By Carol D. Leonnig and William Branigin
Washington Post Staff Writers
Friday, October 14, 2005 7:39 PM
White House Deputy Chief of Staff Karl Rove today testified again before a grand jury probing whether senior Bush administration officials illegally leaked to reporters the identity of a covert CIA operative.
It was Rove's fourth appearance before the grand jury. He testified for 4 hours and 15 minutes but said nothing to reporters when he left the courthouse. According to a source familiar with the investigation, Rove was warned by the special prosecutor's office that it could not assure he would not be indicted.
Special prosecutor Patrick J. Fitzgerald also had no comment after Rove's testimony.
Fitzgerald is believed to be wrapping up his investigation; the current grand jury's term expires Oct. 28.
The grand jury is examining whether officials leaked the identity of Valerie Plame to the media in July 2003 as retaliation for public criticism by her husband, former ambassador Joseph C. Wilson IV, of the government's case for war in Iraq.

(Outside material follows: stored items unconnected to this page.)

### config.mk
export PLATFORM = sky130hd
export DESIGN_NAME = lsu_demux
export DESIGN_NICKNAME = d
export VERILOG_FILES = /design/src/verilog/lsu_pkg.sv /design/src/verilog/lsu_demux.sv
export VERILOG_INCLUDE_DIRS = /design/src /design/src/verilog
export SDC_FILE = /design/constraint.sdc
export NUM_CORES = 1
export LEC_CHECK = 0
export BUFFER_PORTS_ARGS = -buffer_cell sky130_fd_sc_hd__buf_4
export CAP_MARGIN = 30
export CORE_AREA = 2 2 99 101
export DETAILED_ROUTE_END_ITERATION = 16
export DIE_AREA = 0 0 101 103
export SLEW_MARGIN = 20
export SYNTH_ARGS = -nofsm -noshare
export SYNTH_HDL_FRONTEND = slang
export SYNTH_SLANG_ARGS = --single-unit
### constraint.sdc
create_clock -name clk -period 3 [get_ports clk]
set_clock_uncertainty 0.1 [all_clocks]
set_input_delay 0.15 -clock clk [delete_from_list [all_inputs] [get_ports clk]]
set_output_delay 0.15 -clock clk [all_outputs]
set_load 0.05 [all_outputs]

On July 6, 2003, Wilson contended in an opinion piece that administration claims that Iraq was trying to obtain nuclear materials in Niger were false. Wilson had been sent to the African nation by the CIA to investigate the claims. Eight days later, on July 14, Plame's name and a reference to her CIA employment appeared in a syndicated column by Robert D. Novak.
Rove has testified before that he talked with two reporters about Plame during that time period, but referred to her only as Wilson's wife and never supplied information about her status as an undercover CIA operative.
Vice President Cheney's chief of staff, I. Lewis "Scooter" Libby, also testified that he discussed Plame with at least two reporters but said that he, too, never mentioned her name or her covert status, according to lawyers in the case.
Rove's lawyer, Robert Luskin, told reporters that prosecutors informed his client they probably would not need further testimony from him, although they had not yet decided whether to charge him with a crime.
"The special counsel has not advised Mr. Rove that he is a target of the investigation, and affirmed that he has made no decision concerning charges," Luskin said, according to the Associated Press.
At the White House, presidential spokesman Scott McClellan parried questions about whether Rove's grand jury testimony was a distraction to the administration.
"Well, there are a lot of important priorities that we're focused on here at the White House," McClellan said. "We are a nation at war. The president is continuing to lead the effort to win the war on terrorism. We are focused on the priorities of the American people. . . . We are working to spread freedom abroad. We're working to spread opportunity at home."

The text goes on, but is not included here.